The ministry founders saw a need “to provide connection, community and funding to families compelled to move toward the miracle of adoption in compassion for the orphan,” according to the church’s website.
The initial plan has evolved to connecting families to families as well as financial resources; equipping families with relevant, biblical, trauma-informed resources, and sustaining foster and adoptive families on their healing journey, Steere said.
“In our area there’s very little support for birth moms who are creating an adoption plan for their babies, for the 5,000 or more children across greater Houston entering the foster system who need safe places to land, as well as for the families wanting to adopt internationally,” Steere explained.
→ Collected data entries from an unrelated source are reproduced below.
## src/hw/rtl/psieve_ram.sv

```systemverilog
// Generic single-write, single-read RAM with a registered read port.
module psieve_ram #(
  parameter int WIDTH = 1,
  parameter int DEPTH = 16
) (
  input  logic                     clk,
  input  logic                     we,
  input  logic [$clog2(DEPTH)-1:0] waddr,
  input  logic [WIDTH-1:0]         wdata,
  input  logic [$clog2(DEPTH)-1:0] raddr,
  output logic [WIDTH-1:0]         rdata
);

  logic [WIDTH-1:0] mem [DEPTH];
  logic [WIDTH-1:0] rdata_r;

  always_ff @(posedge clk) begin
    if (we) begin
      mem[waddr] <= wdata;
    end
    rdata_r <= mem[raddr];
  end

  assign rdata = rdata_r;

endmodule

```

## config.mk

```make
export PLATFORM = sky130hd
export DESIGN_NAME = psieve_ram
export DESIGN_NICKNAME = d
export VERILOG_FILES = /design/src/hw/rtl/psieve_ram.sv
export SDC_FILE = /design/constraint.sdc
export NUM_CORES = 1
export LEC_CHECK = 0
export BUFFER_PORTS_ARGS = -buffer_cell sky130_fd_sc_hd__buf_2
export CAP_MARGIN = 20
export CORE_MARGIN = 8
export CORE_UTILIZATION = 50
export DETAILED_ROUTE_END_ITERATION = 8
export PLACE_DENSITY = 0.72
export SETUP_SLACK_MARGIN = 0.02
export SYNTH_ARGS = -nofsm -noshare
export SYNTH_HDL_FRONTEND = slang
export SYNTH_SLANG_ARGS = --single-unit
```

## constraint.sdc

```tcl
create_clock -name clk -period 1.85 [get_ports clk]
set_clock_uncertainty 0.15 [all_clocks]
set_input_delay 0.37 -clock clk [delete_from_list [all_inputs] [get_ports clk]]
set_output_delay 0.37 -clock clk [all_outputs]
set_load 0.01 [all_outputs]
```

==> run_results.csv, run 1 <==
group,metric,value,unit
global_route,grtUsageTotal,0.0884,
sta,slew_headroom,0.853,
sta,fmax,733,MHz
route,drtPass1Iterations,4,
clocking,root_buffer,"clkbuf_4",
sta,finalSetupTns,0,ns
route,first_iter_violations,11,
clocking,cts_buffer_depth,2,
sta,rsz0062_at_grt,"false",
power_and_ir_drop,power.leakage,0.306,nW
clocking,htreeDepth,1,
critical_path,max_stage_delay,0.50,ns
critical_path,critPathLaunchType,"flip-flop",
global_route,overflow,0,
sta,min_period_over_period,0.738,
logic_synthesis,synth_top_area_frac,0.644,
finish,final_area,848,µm²
route,wl_per_cell,14.6,µm
floorplan,io_pins,12,
outcome,outcome,"complete, no violations",
clocking,clkTransAtPathRegs,0.10,ns
clocking,cts-hold-fix-buffers,0,
logic_synthesis,synthCells,47,
placement,io_buffer_count,11,
route,wl,1140,µm
route,drc_errors,0,
clocking,numCtsBuffers,3,
clocking,clkLatencyLatePin,0.29,ns
sta,hold_viol,0,
finish,syn_to_final_growth,13.8,%
critical_path,path_cells,"mux4_1, mux2i_1, mux2i_1",
placement,dp_hpwl,913,µm
finish,fillCellCount,123,
clocking,cts-resized-gates,0,
logic_synthesis,synth_area,746,µm²
logic_synthesis,synth_top_cell_by_area,"edfxtp_1",
critical_path,crit_buf_inv,0,
clocking,cts_sinks,17,
sta,final-max-slew-violation-count,0,
clocking,cts_tree,"done",
logic_synthesis,ys_ff_latch,17,
route,vias_per_cell,5.68,
logic_synthesis,yosysWarnings,0,
placement,gp_congestion,0.677,
critical_path,cp-end-kind,"flip-flop",
logic_synthesis,synth_cell_type_count,11,
power_and_ir_drop,p_per_area,800,nW/µm²
worst_hold_path,hold_path.class,"in2reg",
sta,setup_viol,0,
finish,drive_above_1_share,0.258,
floorplan,die-height,54.6,µm
critical_path,critPathSlowestCell,"mux4_1",
floorplan,fp.dieW,54.6,µm
sta,fin_crit,1.37,ns
finish,num-nets-final,74,
critical_path,critPathArrivalTime,1.40,ns
logic_synthesis,synthTopCellsByArea,"edfxtp_1, mux4_1, nor2_1",
global_route,antenna_found_initial,0,
critical_path,worstPathRequired,1.89,ns
floorplan,start_util,0.513,
global_route,grt_pass1_vias,446,
route,ant_nets,0,
clocking,cts_setup_buffers,0,
floorplan,core_area,1450,µm²
placement,placed_cell_area,821,µm²
global_route,grt_max_degree,17,
sta,worst_pin_slew,0.220,ns
power_and_ir_drop,vdd_drop_max,0.000465,V
logic_synthesis,synth_fp_nets,58,
finish,diodes,0,
logic_synthesis,yosysSeqAreaShare,0.671,
critical_path,worst-setup-path-type,"reg2reg",
route,vias,443,
logic_synthesis,syn_avg_cell_area,15.9,µm²
critical_path,critPathMostFrequentCell,"mux2i_1",
critical_path,crit_family,"multiplexers",
flow_run,cap_violations,0,
critical_path,worstPathMaxFanout,1,
floorplan,die_area,2980,µm²
floorplan,fp-row-count,14,
global_route,grt_pass1_wl,1810,µm
==> state kept, by name, indices dropped and copies added, names as in the netlist <==
signal / cells
mem: 16
rdata: 1
==> worst reg2reg max path: stages (launching register included) <==
cell	delay, ns
edfxtp_1	0.38
mux4_1	0.50
mux2i_1	0.14
mux2i_1	0.08
==> cell usage after synthesis <==
cell	count
edfxtp_1	16
nor2_1	12
mux4_1	4
nor3_1	4
mux2i_1	3
nand2b_1	2
nand3b_1	2
dfxtp_1	1
nand2_1	1
nand3_1	1
or3b_2	1
==> worst paths after layout <==
check / endpoint / slack (ns) / depth (start not counted) / from
max: rdata$_DFF_P_ / 0.48 / 3 / mem[8]$_DFFE_PP_
min: rdata$_DFF_P_ / 0.12 / 2 / raddr[2]
min reg2reg: rdata$_DFF_P_ / 0.59 / 3 / mem[15]$_DFFE_PP_
max reg2reg: rdata$_DFF_P_ / 0.48 / 3 / mem[8]$_DFFE_PP_
==> per-stage QoR <==
stage | setup slack [ns] | hold WS [ns] | util | power [mW] | cells
floorplan | 0.380 | 0.319 | - | 0.468 | 47
global placement | 0.252 | 0.421 | 0.565 | 0.497 | 74
detailed placement | 0.208 | 0.434 | 0.565 | 0.499 | 74
CTS | 0.471 | 0.120 | 0.583 | 0.685 | 78
global route | 0.435 | 0.113 | 0.583 | 0.705 | 78
finish | 0.485 | 0.120 | 0.583 | 0.678 | 78
==> final cells by class <==
class | instances | area, µm² | area share
Clock buffer | 3 | 22.5 | 0.0265
Clock inverter | 1 | 5.00 | 0.00590
Multi-Input combinational cell | 30 | 245 | 0.289
Sequential cell | 17 | 500 | 0.590
Tap cell | 16 | 20.0 | 0.0236
Timing Repair Buffer | 11 | 55.1 | 0.0649
==> placed cells by master, fill, tap and decap left out, types with 2 or more instances in the layout <==
cell and n:
edfxtp_1 16, nor3_1 4, mux4_1 4, mux2i_1 3, nand3b_1 2, nor2_1 12
nand2b_1 2, buf_2 11, clkbuf_4 3
==> where the power goes <==
| group | total (mW) | internal (mW) | switching, mW |
|---|---|---|---|
| clock | 0.190 | 0.0804 | 0.110 |
| sequential | 0.432 | 0.430 | 0.00183 |
| combinational | 0.0568 | 0.0266 | 0.0302 |
| total | 0.678 | 0.537 | 0.142 |
==> cell families (layout without fill, tap and decap cells) <==
kind of cell | count (synthesis) | after routing | synth area share
muxes | 7 | 7 | 0.181
buffers and inverters | 0 | 15 | 0
DFF | 17 | 17 | 0.671
and+or+nand+nor | 23 | 23 | 0.148
==> per-layer routing <==
metal | global-route usage | vias to the layer above | part of all wire | wire length (µm)
li1 | - | 216 | - | -
met1 | 0.0779 | 209 | 0.37 | 426
met2 | 0.160 | 13 | 0.51 | 584
met3 | 0.0408 | 5 | 0.091 | 104
met4 | 0.0492 | 0 | 0.021 | 24
met5 | 0 | - | 0 | 0
Note: power is estimated with default switching activity, not from simulation.
==> inputs of run 2 (changes only) <==
==> constraint.sdc (replaced) <==
create_clock -name clk -period 1.3 [get_ports clk]
set_clock_uncertainty 0.15 [all_clocks]
set_input_delay 0.26 -clock clk [delete_from_list [all_inputs] [get_ports clk]]
set_output_delay 0.26 -clock clk [all_outputs]
set_load 0.01 [all_outputs]
==> run 2 against run 1 <==
  * The run now ends with negative setup slack left
  * Cell count rose by 2.6%
  * Maximum frequency increased by 2.7%
  * Largest cell class unchanged
  * Global-route usage rose by 0.88 points
==> run_results.csv, run 2 (synthesis results as in run 1) <==
group,metric,value,unit
outcome,outcome,"finished with violations",
outcome,violations,"negative setup slack",
route,vias,442,
floorplan,die-height,54.6,µm
power_and_ir_drop,p_sw_frac,0.209,
route,top_layer,"met4",
global_route,grt_pass1_vias,469,
sta,setup_ws,-0.0297,ns
power_and_ir_drop,power_frac_seq,0.632,
sta,setup_viol,1,
finish,top_register,"mem",
critical_path,cp-endpoint,"rdata$_DFF_P_",
placement,gp_congestion,0.753,
placement,dp_worst_setup_slack,-0.190,ns
route,dr_wl_met3,88,µm
global_route,grt_max_degree,17,
critical_path,timing.rr.start,"mem[8]$_DFFE_PP_",
route,wl_per_cell,14.6,µm
clocking,cts_setup_buffers,0,
finish,mostFrequentLayoutCells,"edfxtp_1, nor2_1, buf_2",
placement,dp_hpwl,900,µm
route,drc_errors,0,
power_and_ir_drop,power.leakage,0.301,nW
flow_run,cap_violations,0,
finish,drive_above_1_share,0.359,
global_route,grtUsageTotal,0.0972,
clocking,cts_sinks,17,
route,ant_nets,0,
floorplan,start_util,0.513,
sta,worst_pin_slew,0.223,ns
critical_path,ff2ff_path_depth,3,
global_route,grt_pass1_wl,1950,µm
finish,num-nets-final,76,
sta,hold_viol,0,
sta,slew_headroom,0.850,
floorplan,io_pins,12,
critical_path,r2r_slack,-0.03,ns
clocking,cts_buffer_depth,2,
finish,largest_reg_flops,16,
route,drt-met1-wl,531,µm
power_and_ir_drop,p_total,0.973,mW
route,drtPass1Iterations,4,
critical_path,critPathLaunchType,"flip-flop",
power_and_ir_drop,p_int,0.770,mW
floorplan,core_area,1450,µm²
route,wl,1170,µm
route,wl_met2,511,µm
route,vias_per_cell,5.53,
sta,rsz0062_at_grt,"true",
global_route,antenna_found_initial,0,
clocking,cts-resized-gates,3,
clocking,clkLatencyLatePin,0.29,ns
floorplan,die_area,2980,µm²
floorplan,fp.dieW,54.6,µm
critical_path,worst-setup-path-type,"reg2reg",
critical_path,critPathArrivalTime,1.36,ns
sta,whs,0.00807,ns
route,first_iter_violations,9,
finish,diodes,0,
power_and_ir_drop,p_clk_frac,0.276,
clocking,clkTransAtPathRegs,0.09,ns
clocking,root_buffer,"clkbuf_4",
power_and_ir_drop,p_sw,0.203,mW
clocking,numCtsBuffers,3,
clocking,cts-hold-fix-buffers,0,
sta,final-max-slew-violation-count,0,
placement,io_buffer_count,11,
finish,final_area,856,µm²
floorplan,fp-row-count,14,
sta,min_period_over_period,1.02,
critical_path,reg2reg_to,"rdata$_DFF_P_",
finish,final_common_cell,"edfxtp_1",
critical_path,cp-end-kind,"flip-flop",
worst_hold_path,hold_path.class,"in2reg",
power_and_ir_drop,comb_power_share,0.093,
critical_path,worstPathRequired,1.33,ns
clocking,cts_tree,"done",
finish,syn_to_final_growth,14.8,%
placement,placed_cell_area,840,µm²
critical_path,worstPathMaxFanout,1,
global_route,overflow,0,
sta,fin_crit,1.33,ns
sta,fmax,752,MHz
critical_path,critPathLaunch,"mem[8]$_DFFE_PP_",
power_and_ir_drop,p_per_area,1140,nW/µm²
clocking,htreeDepth,1,
power_and_ir_drop,vdd_drop_max,0.000738,V
## run 2: cell count changes in the layout (fill, tap and decap cells not counted)
cell    before  now
buf_4        0    2
mux4_1       4    0
mux4_2       0    4
nor3_1       4    3
nor3_2       0    1
or3b_2       1    0
or3b_4       0    1
## run 2: critical path, stage by stage (launching register included)
cell	delay [ns]
edfxtp_1	0.39
mux4_2	0.47
mux2i_1	0.14
mux2i_1	0.08
## run 2: final cells by class
type | instances | area, µm²
multi-input combinational | 30 | 238
clock inverter | 1 | 5.00
tap | 16 | 20.0
fill | 120 | 598
sequential | 17 | 500
clock buffer | 3 | 22.5
timing repair buffer | 13 | 70.1
## run 2: power groups by stage
stage | logic (mW) | registers (mW) | clock network (mW)
6_report | 0.0903 | 0.615 | 0.268
5_1_grt | 0.101 | 0.616 | 0.291
4_1_cts | 0.0922 | 0.615 | 0.272
3_5_place_dp | 0.0902 | 0.627 | 0
3_3_place_gp | 0.0870 | 0.628 | 0
2_1_floorplan | 0.0394 | 0.629 | 0
## run 2: how the worst min path moves through the flow
stage | from | endpoint | slack [ns] | cells after the start
floorplan | wdata | mem[0]$_DFFE_PP_ | 0.21 | 0
global placement | raddr[2] | rdata$_DFF_P_ | 0.32 | 2
detailed placement | raddr[2] | rdata$_DFF_P_ | 0.32 | 2
CTS | raddr[2] | rdata$_DFF_P_ | 0.009 | 2
global route | raddr[2] | rdata$_DFF_P_ | 0.01 | 2
finish | raddr[2] | rdata$_DFF_P_ | 0.008 | 2
## run 2: through the flow
stage          utilization  setup TNS, ns  instances
5_1_grt              0.589         -0.103         80
6_report             0.589        -0.0297         80
3_3_place_gp         0.577         -0.375         76
4_1_cts              0.589        -0.0425         80
3_5_place_dp         0.577         -0.447         76
2_1_floorplan            -              0         47
## run 2: metal layers
metal,GRT usage,vias up
li1,-,215
met1,0.104,206
met2,0.153,17
met3,0.0353,4
met4,0.0738,0
met5,0,-
==> inputs of run 3 (changes only) <==
--- a/config.mk
+++ b/config.mk
@@ -7,10 +7,10 @@
 export LEC_CHECK = 0
 export BUFFER_PORTS_ARGS = -buffer_cell sky130_fd_sc_hd__buf_2
 export CAP_MARGIN = 20
+export CORE_ASPECT_RATIO = 0.7
 export CORE_MARGIN = 8
-export CORE_UTILIZATION = 50
+export CORE_UTILIZATION = 24
 export DETAILED_ROUTE_END_ITERATION = 8
-export PLACE_DENSITY = 0.72
 export SETUP_SLACK_MARGIN = 0.02
 export SYNTH_ARGS = -nofsm -noshare
 export SYNTH_HDL_FRONTEND = slang
==> run 3 against run 2 <==
  * The run still ends with negative setup slack left
  * Total power is 13% higher
  * Maximum frequency is 1.1% lower
  * Sequential power hardly changed
  * Setup slack worse by 0.015 ns
  * Die area is 73% higher
  * Wire length is 25% higher
==> run_results.csv, run 3 (synthesis results as in run 1) <==
group,metric,value,unit
outcome,outcome,"finished with violations",
outcome,violations,"negative setup slack",
critical_path,critPathSlowestCell,"mux4_2",
power_and_ir_drop,power.leakage,0.306,nW
finish,drive_above_1_share,0.344,
finish,top_register,"mem",
floorplan,start_util,0.243,
power_and_ir_drop,vdd_drop_max,0.000414,V
clocking,clkLatencyLatePin,0.25,ns
placement,dp.cells,98,
global_route,grt_pass1_vias,491,
critical_path,max_stage_delay,0.46,ns
sta,fin_crit,1.34,ns
global_route,antenna_found_initial,0,
floorplan,io_pins,12,
clocking,cts_sinks,17,
route,vias,449,
clocking,cts_tree,"done",
sta,hold_viol,0,
sta,whs,0.0482,ns
critical_path,critPathArrivalTime,1.34,ns
sta,fmax,744,MHz
clocking,htreeDepth,1,
global_route,overflow,0,
clocking,clkTransAtPathRegs,0.06,ns
placement,gp_congestion,0.754,
placement,dp_hpwl,1090,µm
finish,fillCellCount,333,
clocking,numCtsBuffers,3,
route,wl_per_cell,14.3,µm
clocking,cts_setup_buffers,0,
critical_path,critPathLaunchType,"flip-flop",
finish,largest_reg_flops,16,
finish,finalNonFillerCells,102,
flow_run,cap_violations,0,
floorplan,fp-row-count,17,
finish,mostFrequentLayoutCells,"edfxtp_1, nor2_1, buf_2",
route,drtPass1Iterations,4,
finish,syn_to_final_growth,20.8,%
floorplan,fp.dieW,82.6,µm
floorplan,core_area,3060,µm²
floorplan,die_area,5180,µm²
sta,worst_pin_slew,0.319,ns
sta,slew_headroom,0.786,
placement,io_buffer_count,11,
finish,num-nets-final,76,
critical_path,worst-setup-path-type,"reg2reg",
route,vias_per_cell,4.40,
critical_path,cp-end-kind,"flip-flop",
sta,setup_ws,-0.0448,ns
floorplan,die-height,62.6,µm
finish,diodes,0,
finish,final_common_cell,"edfxtp_1",
critical_path,worstPathMaxFanout,1,
critical_path,worstPathRequired,1.29,ns
sta,min_period_over_period,1.03,
critical_path,critPathMostFrequentCell,"mux2i_1",
clocking,cts_buffer_depth,2,
sta,final-max-slew-violation-count,0,
route,first_iter_violations,101,
critical_path,path_cells,"mux4_2, mux2i_1, mux2i_1",
route,wl,1460,µm
route,ant_nets,0,
global_route,grt_pass1_wl,2390,µm
sta,setup_viol,1,
global_route,grt_max_degree,17,
global_route,grtUsageTotal,0.0631,
route,drc_errors,0,
clocking,root_buffer,"clkbuf_8",
power_and_ir_drop,p_per_area,1220,nW/µm²
worst_hold_path,hold_path.class,"in2reg",
sta,rsz0062_at_grt,"true",
==> run 3: cell types whose count changed in the layout (fill, tap and decap cells not counted), sizes merged <==
cell	delta
clkinv	-1
clkbuf	+1
==> run 3: critical path, delay by kind of cell (launching register included) <==
| family | cells | cell delay [ns] |
|---|---|---|
| flops | 1 | 0.40 |
| mux | 3 | 0.68 |
==> run 3: area by class of cell <==
type,instances,area (µm²),area share
multi-input combinational,30,238,0.264
tap,38,47.5,0.0528
sequential,17,500,0.556
clock buffer,4,45.0,0.0500
timing repair buffer,13,70.1,0.0778
==> run 3: routing by layer <==
layer,up-vias,track usage,part of all wire
met1,211,0.0899,0.51
met2,23,0.0673,0.34
li1,213,-,-
met3,2,0.0402,0.14
met5,-,0,0
met4,0,0.0322,0.0082
==> run 3: path summary, 6_finish.rpt <==
| kind | endpoint | from | slack, ns | cells after the start |
|---|---|---|---|---|
| worst max-delay path | rdata$_DFF_P_ | mem[4]$_DFFE_PP_ | -0.04 | 3 |
| worst max register to register | rdata$_DFF_P_ | mem[4]$_DFFE_PP_ | -0.04 | 3 |
| worst min register to register | rdata$_DFF_P_ | mem[11]$_DFFE_PP_ | 0.59 | 3 |
| worst min-delay path | rdata$_DFF_P_ | raddr[2] | 0.05 | 2 |
==> run 3: where the power goes <==
group	switching (mW)	internal (mW)	leakage, nW	total, mW
registers	0.00356	0.613	0.153	0.616
logic	0.0473	0.0434	0.130	0.0907
clock network	0.177	0.217	0.0228	0.395
==> run 3: repair_timing <==
item	CTS	global route
gates resized for setup	2	1
endpoints found under the setup margin	1	1
hold buffers	0	0
==> run 3: stage by stage <==
| stage | area (µm²) | worst slack (ns) | total power [mW] | util | setup TNS (ns) |
|---|---|---|---|---|---|
| floorplan | 749 | 0.0202 | 0.668 | - | 0 |
| global route | 901 | -0.119 | 1.15 | 0.294 | -0.119 |
| finish | 901 | -0.0448 | 1.10 | 0.294 | -0.0448 |
| CTS | 905 | -0.0551 | 1.11 | 0.295 | -0.0551 |
| global placement | 867 | -0.139 | 0.714 | 0.283 | -0.354 |
| detailed placement | 867 | -0.172 | 0.718 | 0.283 | -0.453 |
In addition to the church family, which pre-COVID gathered 10,000 or more for worship, “Our mom’s group serves over 50 churches that do not have the ability to resource and support families who foster or adopt,” Steere said. “At Houston’s First Baptist, we provide monthly gatherings where families [from both the church and the metro area] can feel supported, build community and receive needed parenting resources.
“We have found traditional parenting skills often fail for those rearing foster and adopted children,” the director continued. “As a ministry we are committed to providing relevant, biblical tools for families as they seek to walk with their children toward emotional, physical, relational and spiritual health.”
Legacy 685 at Houston’s First is dedicated to connecting families to families, equipping and sustaining them throughout the journey, Steere said. Families gather at the church Sunday evenings to be prepared mentally, emotionally and spiritually before fostering or adopting.
WHAT CAN YOU DO?
There is a need for people to take children into their homes, to help them become people who love God, leaders from all three churches said. There also is a need to minister to the parents, who deal daily, even hourly, with impulses of children still reacting to the trauma they experienced before they received a new life.
“Everybody can do something,” Pruitt, Huang and Steere agreed.
Money can help provide contents for “First Night” bags, school clothes, mini golf for the family, even a parents’ date night.
Students and adults can become certified babysitters. Students who can read and write can help those behind in their grade level. Those who can cook can provide an evening or Sunday meal for a harried new mom or dad. Everyone can pray.
Steere said, “There’s no reason the body of Christ cannot provide more than enough resources for children in need and for families giving God their yes.”
Fielder’s Paredes, a father of six including two adopted children, summed up the heart of the ministry in comments to the TEXAN: “Adoption and foster care are such tangible and powerful examples of God’s unconditional love expressed in the gospel. As we pursue a child who hasn’t earned our love and doesn’t always love us back, we show the world the Father’s love for us.”